The auth secret (`<data_dir>/_auth/secret.key`) is created with mode `0600`
on Unix; existing files with looser permissions are re-tightened with a
warning logged on startup.
### Configuration (`grumpydb.toml`)
```toml
[server]
bind = "0.0.0.0:6380"
max_connections = 1024
data_dir = "./data"
[tls]
enabled = true
# cert_file = "server.crt" # auto-generated if absent
# key_file = "server.key"
[auth]
access_token_ttl_secs = 3600 # 1 hour
refresh_token_ttl_secs = 604800 # 7 days
```
### User & tenant management
Connect as server admin via `nc localhost 6380`:
```
LOGIN _system admin <your-bootstrap-password>
TOKEN <jwt>
CREATE TENANT acme
CREATE USER alice@acme s3cr3t
GRANT tenant_admin ON @acme TO alice@acme
LIST TENANTS
LIST USERS @acme
```
### Notation
| `alice` | User `alice` in current tenant |
| `alice@acme` | User `alice` in tenant `acme` |
| `mydb` | Database (or collection if `USE` is active) |
| `mydb@acme` | Database in tenant `acme` |
| `users:mydb` | Collection `users` in database `mydb` |
| `users:mydb@acme` | Collection in database in tenant |
| `@acme` | Tenant scope (for GRANT/REVOKE) |
### Consistency and topology protocol (Phase 40f)
The TCP protocol now exposes coordinator and consistency-locking primitives:
- `TOPOLOGY` returns a JSON cluster snapshot for smart clients.
- `READ_CONCERN R=<n>` / `WRITE_CONCERN W=<n>` can prefix data commands.
- `PUT_WITH_VC <collection> <uuid> <json> <vector_clock>` is accepted for
reconciled writes (vector clock validated as JSON).
In v5, the server is intentionally locked to single-owner consistency
(`N=1`, `R=1`, `W=1`):
- Non-default concerns are rejected with `v5 only supports R=1, W=1`.

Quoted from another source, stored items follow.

===== src/rtl/led_pkg.sv =====
// Shared sizing helpers, bit-order mapping and state encodings for the LED frame sequencer.
package led_pkg;

   // Frame width in bits: 24 bits (GRB/RGB) per LED.
   function automatic int calc_fw(input int led_cnt);
      return led_cnt * 24;
   endfunction

   // Frame length in bytes: 3 bytes per LED.
   function automatic int calc_nb(input int led_cnt);
      return led_cnt * 3;
   endfunction

   // Latch gap in clock cycles.
   function automatic int calc_latch_cycles(input int clk_speed, input int latch_us);
      return clk_speed / 1_000_000 * latch_us;
   endfunction

   // I2C delivers MSB first; the driver shifts the frame LSB first, so each byte is mirrored.
   function automatic logic [7:0] bit_rev8(input logic [7:0] b);
      logic [7:0] r;
      for (int j = 0; j < 8; j++) r[j] = b[7-j];
      return r;
   endfunction

   typedef enum logic [1:0] {
      TX_READY = 2'd0,
      TX_REQ   = 2'd1,
      TX_SEND  = 2'd2,
      TX_LATCH = 2'd3
   } tx_state_e;

   typedef enum logic {
      RX_IDLE = 1'b0,
      RX_RECV = 1'b1
   } rx_state_e;

endpackage


===== src/rtl/led_latch_timer.sv =====
// Saturating up-counter that measures the LED latch gap; expired once it reaches CYCLES.
module led_latch_timer #(
   parameter int CYCLES = 10
) (
   input  logic clk,
   input  logic reset,
   input  logic load_i,
   output logic expired_o
);
   localparam int W = (CYCLES > 0) ? $clog2(CYCLES + 1) : 1;
   localparam logic [W-1:0] LIMIT = W'(CYCLES);

   logic [W-1:0] cnt_d, cnt_q;

   // Load restarts the gap; otherwise count up and hold at the limit.
   always_comb begin
      cnt_d = cnt_q;
      if (load_i)             cnt_d = '0;
      else if (cnt_q != LIMIT) cnt_d = cnt_q + W'(1);
   end

   // Out of reset the gap counts as already elapsed.
   always_ff @(posedge clk) begin
      if (reset) cnt_q <= LIMIT;
      else       cnt_q <= cnt_d;
   end

   assign expired_o = (cnt_q == LIMIT);

endmodule


===== src/rtl/led_frame_ctrl.sv =====
// Frame sequencer: collects an I2C write into a shadow buffer, commits it on STOP and
// hands it to the serial LED driver through req/ack while honouring the latch gap.
module led_frame_ctrl
   import led_pkg::*;
#(
   parameter  int LED_CNT   = 3,
   parameter  int CLK_SPEED = 25_000_000,
   parameter  int LATCH_US  = 50,
   localparam int FW        = calc_fw(LED_CNT),
   localparam int NB        = calc_nb(LED_CNT),
   localparam int CW        = $clog2(NB + 1)
) (
   input  logic          clk,
   input  logic          reset,
   input  logic [7:0]    byte_i,
   input  logic          byte_valid_i,
   input  logic          start_i,
   input  logic          stop_i,
   output logic [FW-1:0] frame_o,
   output logic          frame_req_o,
   input  logic          frame_ack_i,
   input  logic          busy_i,
   output logic [CW-1:0] byte_cnt_o,
   output logic          overflow_o,
   output logic          pending_o
);
   localparam int LATCH_CYCLES = calc_latch_cycles(CLK_SPEED, LATCH_US);
   localparam int IW = $clog2(FW);
   localparam logic [CW-1:0] NB_C = CW'(NB);

   // RX side
   rx_state_e     rx_state_d, rx_state_q;
   logic [CW-1:0] byte_cnt_d, byte_cnt_q;
   logic          ovf_d, ovf_q;
   logic [FW-1:0] shadow_d, shadow_q;
   logic          commit_d, commit_q;
   logic [IW-1:0] wr_base;

   // TX side
   tx_state_e     tx_state_d, tx_state_q;
   logic [FW-1:0] frame_d, frame_q;
   logic          req_d, req_q;
   logic          pending_d, pending_q;
   logic          tmr_load;
   logic          tmr_expired;

   assign wr_base = IW'({byte_cnt_q, 3'b000});

   // Receive FSM: same-cycle events apply in the order byte, stop, start.
   always_comb begin
      rx_state_d = rx_state_q;
      byte_cnt_d = byte_cnt_q;
      ovf_d      = ovf_q;
      shadow_d   = shadow_q;
      commit_d   = 1'b0;
      if (rx_state_q == RX_IDLE) begin
         if (start_i) begin
            rx_state_d = RX_RECV;
            byte_cnt_d = '0;
            ovf_d      = 1'b0;
         end
      end else begin
         if (byte_valid_i) begin
            if (byte_cnt_q != NB_C) begin
               shadow_d[wr_base +: 8] = bit_rev8(byte_i);
               byte_cnt_d             = byte_cnt_q + CW'(1);
            end else begin
               ovf_d = 1'b1;
            end
         end
         if (stop_i) begin
            commit_d   = (byte_cnt_d != '0);
            rx_state_d = RX_IDLE;
         end
         if (start_i) begin
            rx_state_d = RX_RECV;
            byte_cnt_d = '0;
            ovf_d      = 1'b0;
         end
      end
   end

   // Receive state registers.
   always_ff @(posedge clk) begin
      if (reset) begin
         rx_state_q <= RX_IDLE;
         byte_cnt_q <= '0;
         ovf_q      <= 1'b0;
         shadow_q   <= '0;
         commit_q   <= 1'b0;
      end else begin
         rx_state_q <= rx_state_d;
         byte_cnt_q <= byte_cnt_d;
         ovf_q      <= ovf_d;
         shadow_q   <= shadow_d;
         commit_q   <= commit_d;
      end
   end

   // Transmit FSM: one outstanding request; commits arriving meanwhile coalesce into pending.
   always_comb begin
      tx_state_d = tx_state_q;
      frame_d    = frame_q;
      req_d      = req_q;
      pending_d  = pending_q;
      tmr_load   = 1'b0;
      case (tx_state_q)
         TX_READY: begin
            if ((commit_q || pending_q) && tmr_expired && !busy_i) begin
               frame_d    = shadow_d;
               req_d      = 1'b1;
               pending_d  = 1'b0;
               tx_state_d = TX_REQ;
            end else if (commit_q) begin
               pending_d = 1'b1;
            end
         end
         TX_REQ: begin
            if (commit_q) pending_d = 1'b1;
            if (frame_ack_i) begin
               req_d      = 1'b0;
               tx_state_d = TX_SEND;
            end
         end
         TX_SEND: begin
            if (commit_q) pending_d = 1'b1;
            if (!busy_i) begin
               tmr_load   = 1'b1;
               tx_state_d = TX_LATCH;
            end
         end
         TX_LATCH: begin
            if (commit_q) pending_d = 1'b1;
            if (tmr_expired) tx_state_d = TX_READY;
         end
         default: tx_state_d = TX_READY;
      endcase
   end

   // Transmit state registers.
   always_ff @(posedge clk) begin
      if (reset) begin
         tx_state_q <= TX_READY;
         frame_q    <= '0;
         req_q      <= 1'b0;
         pending_q  <= 1'b0;
      end else begin
         tx_state_q <= tx_state_d;
         frame_q    <= frame_d;
         req_q      <= req_d;
         pending_q  <= pending_d;
      end
   end

   led_latch_timer #(
      .CYCLES (LATCH_CYCLES)
   ) u_latch_timer (
      .clk       (clk),
      .reset     (reset),
      .load_i    (tmr_load),
      .expired_o (tmr_expired)
   );

   assign frame_o     = frame_q;
   assign frame_req_o = req_q;
   assign byte_cnt_o  = byte_cnt_q;
   assign overflow_o  = ovf_q;
   assign pending_o   = pending_q;

endmodule


===== config.mk =====
export PLATFORM = sky130hd
export DESIGN_NAME = led_frame_ctrl
export DESIGN_NICKNAME = d
export VERILOG_FILES = /design/src/rtl/led_pkg.sv /design/src/rtl/led_latch_timer.sv /design/src/rtl/led_frame_ctrl.sv
export SDC_FILE = /design/constraint.sdc
export NUM_CORES = 1
export LEC_CHECK = 0
export ABC_AREA = 1
export CORE_ASPECT_RATIO = 1.2
export CORE_MARGIN = 8
export CORE_UTILIZATION = 52
export CTS_BUF_LIST = sky130_fd_sc_hd__clkbuf_4 sky130_fd_sc_hd__clkbuf_8
export CTS_CLUSTER_SIZE = 12
export DETAILED_ROUTE_END_ITERATION = 8
export GPL_ROUTABILITY_DRIVEN = 0
export GPL_TIMING_DRIVEN = 1
export PLACE_DENSITY = 0.78
export SYNTH_ARGS = -nofsm -noshare
export SYNTH_HDL_FRONTEND = slang
export SYNTH_SLANG_ARGS = --single-unit

===== constraint.sdc =====
create_clock -name clk -period 2.2 [get_ports clk]
set_input_delay 0.22 -clock clk [delete_from_list [all_inputs] [get_ports clk]]
set_output_delay 0.22 -clock clk [all_outputs]
set_load 0.005 [all_outputs]

==> summary.txt, run 1 <==
Power
  • Sequential power share: 0.513
  • Power share of the clock group: 0.360
  • Leak: 3.93 nW
  • Psw: 0.00169 W
  • PD cells: 703 nW/um^2
  • Total Power: 0.00624 W
  • Gate power share: 0.127
  • Sw Ratio: 0.271
  • Peak supply drop: 0.574 mV
  • Power Internal: 0.00455 W

Cells and area
  • Multi-input logic area: 3120 sq um
  • Nets@finish: around 1,200
  • Reg area: 3320 sq um
  • Antenna fix cells: 0
  • Layout area overhead: 21.0%
  • Fillcell total: between 1,000 and 1,500
  • Layout cells sized above 1: 0.0747

Floorplanning
  • Die extent in x: 124 um
  • Die area: 18,200 sq um
  • Num ports: 94
  • Initial Util: 0.531
  • Core area: 13,800 sq um
  • Die height: 146 um
  • Core Rows: 47

Placement
  • Detailed Place HPWL: between 10,000 and 15,000 um
  • PortBufs: 93

Hold path
  • Min-Delay Path Class: in2reg
  • Hold Startpoint: reset
  • Hold Path Depth: 2
  • Hold Path Sink: shadow_q[6]

Logic synthesis
  • Largest area contributor in the netlist: dfxtp_1
  • Syn nets: between 1,000 and 1,500
  • Post-synth top cells: 255 x nand2_1, 171 x inv_1, 166 x dfxtp_1
  • Flop and latch count out of synthesis: 166
  • Synth Warn #: 0
  • Number of synthesized flops with an enable pin: 0
  • Yosys top cell area share: 0.453
  • Area contributors post-synth: dfxtp_1 45%, nand2_1 13%, inv_1 8.7%
  • Mapped Cells: 1,063
  • Synth unique cells: 29
  • Part of the Yosys area used for sequential elements: 0.453
  • Async set-reset flop share out of synthesis: 0
  • Synthesized area: 7340 sq um
  • Count leader, synth: nand2_1
  • Synth Flop Type: dfxtp_1
  • Avg Synthesized Cell Area: 6.90 sq um

Setup path
  • CP Launch Type: register
  • Slowest stage delay, CP: between 0.3 and 0.4 ns
  • RR Startpoint: byte_cnt_o[1]
  • Worst-path fanout max: 24
  • Worst reg2reg path depth: 12
  • CP Depth: 12
  • R2r endpoint: frame_o[41]
  • Family with the most delay on the worst path: simple AND/OR/NAND/NOR gates
  • Kind of critical path: reg2reg
  • CP Data Arrival Time: 2.40 ns
  • WP data required: ~2.6 ns
  • Critical path buffer and inverter count: 3
  • Crit-path slowest cell: dfxtp_1
  • R2r setup slk: 0.17 ns
  • Critical-path cell list: inv_1 -> ha_1 -> inv_1 -> nand2_1 -> nand2_1 -> nand2_2 -> nor2_8 -> nand2_2 -> nand2_1 -> nand3_1 -> nand2_1 -> inv_1
  • Critical Path Sink Type: register
  • Worst path most repeated cell: nand2_1

STA
  • Worst clock skew: 0.0119 ns
  • Unrepaired setup endpoints after global routing: no
  • Total negative setup slack: 0 ns
  • Max_slew headroom: 0.723
  • Worst-Margin Slew: roughly 0.42 ns
  • Tmin final: 2.03 ns
  • Fmax: 491 MHz
  • # setup viols final: 0
  • Final Hold Viols: 0
  • Final Max Tran Viols: 0
  • Fin crit share: 0.925
  • Final Hold Slack: 0.0590 ns

Routing
  • Drt first pass iters: 5
  • Post-DRT Antenna Nets: 0
  • Vias: between 6,000 and 7,000
  • Vias/cell: 5.05
  • Wirelength, routed: between 15,000 and 20,000 um
  • DR iter-0 viols: 558
  • Routed len/inst: 13.6 um
  • Remaining routing DRC violations: 0

Global route
  • Global route overflow: 0
  • Largest net degree at the start of global routing: 73
  • First-pass GRT wire length: 29,700 um
  • Number of global-route vias before repair: ~6,200
  • Initial antenna violation count: 0
  • Total track usage: 0.195

Clock network
  • Clk buf depth: 2
  • Clock transition at path regs: approximately 0.09 ns
  • H-tree Lvls: 4
  • Num Clock Sinks: 166
  • TritonCTS clock tree: done
  • Root Buffer: clkbuf_8
  • Hold buffers post-CTS: 0
  • Num CTS Buffers: 17
  • Setup Buffers After CTS: 0
  • Post-cts resize count: 0
  • Clk_lat worst skew: 0.47 ns

Run status
  • Status: completed

Flow run
  • MaxCap Viol Count: 0
==> registers in the layout, summed over array words and instances, names as in the netlist <==
signal	flops
byte_cnt_o	4
tx_state_q	2
rx_state_q	1
frame_o	72
frame_req_o	1
overflow_o	1
u_latch_timer.cnt_q	11
commit_q	1
pending_o	1
shadow_q	72
==> metal layers <==
layer,track usage,vias to the layer above,part of all wire
met5,0,-,0
met4,0.0791,0,0.023
met3,0.0522,38,0.053
met2,0.325,202,0.49
met1,0.233,3018,0.44
li1,-,3480,-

- If a request targets a key owned by another node, the server returns
`forward to <node>@<addr>; not the owner`.
### RBAC roles
| `server_admin` | Everything (cross-tenant) |
| `tenant_admin` | Manage databases, users, full CRUD within tenant |
| `db_admin` | Manage collections, indexes, CRUD within a database |
| `read_write` | INSERT, GET, UPDATE, DELETE, SCAN, QUERY |
| `read_only` | GET, SCAN, QUERY |
### HTTP endpoints (observability)
The server runs a small HTTP server on a separate port (default
`0.0.0.0:6381`) for orchestrators and Prometheus. **No authentication**
on these endpoints by design — they are meant for k8s probes and
metrics scraping. Set `bind = ""` in the `[http]` section of the config
to disable the HTTP server entirely.
```bash
# Liveness — process is up
curl -s http://localhost:6381/healthz
# (200 OK)
# Readiness — TCP listener has bound
curl -s -o /dev/null -w "%{http_code}\n" http://localhost:6381/readyz
# 200 (or 503 during early startup)
# Prometheus metrics
Initial metric catalog (every series is described up-front):
`grumpydb_connections_active`, `grumpydb_commands_total{cmd,result}`,
`grumpydb_command_duration_seconds{cmd}`,
`grumpydb_login_failures_total{reason}`,
`grumpydb_rate_limit_hits_total{kind}`, plus
`grumpydb_buffer_pool_pages{state}` and `grumpydb_wal_records_total`
(described in v5, will start moving once the engine grows the
corresponding hooks).
---
## Client Drivers
### Rust (`grumpydb-client`)
```rust
use grumpydb_client::GrumpyClient;
let mut client = GrumpyClient::connect("localhost", 6380, false).await?;
client.set_jwks_url("http://localhost:6381/.well-known/jwks.json");
client.login("acme", "alice", "s3cr3t").await?;
let db = client.database("myapp").await?;
let key = uuid::Uuid::new_v4();
db.insert("users", key, &serde_json::json!({"name": "Bob"})).await?;
let doc = db.get("users", &key).await?;
```
### TypeScript (`@grumpydb/client`)
```typescript
import { GrumpyClient } from '@grumpydb/client';
const client = await GrumpyClient.connect({
host: 'localhost', port: 6380, tls: false,
tenant: 'acme', username: 'alice', password: 's3cr3t',
jwksUrl: 'http://localhost:6381/.well-known/jwks.json',
});
const db = client.database('myapp');
await db.insert('users', crypto.randomUUID(), { name: 'Bob' });
const doc = await db.get('users', '<uuid>');
await client.close();
```
More TypeScript driver details and examples:
`drivers/typescript/README.md`.
---
## Storage Engine
Under the hood, GrumpyDB is a page-based storage engine:
- **8 KiB pages** with slotted layout and overflow chains for large documents
- **B+Tree indexes** — fixed-key (UUID primary) and variable-key (secondary)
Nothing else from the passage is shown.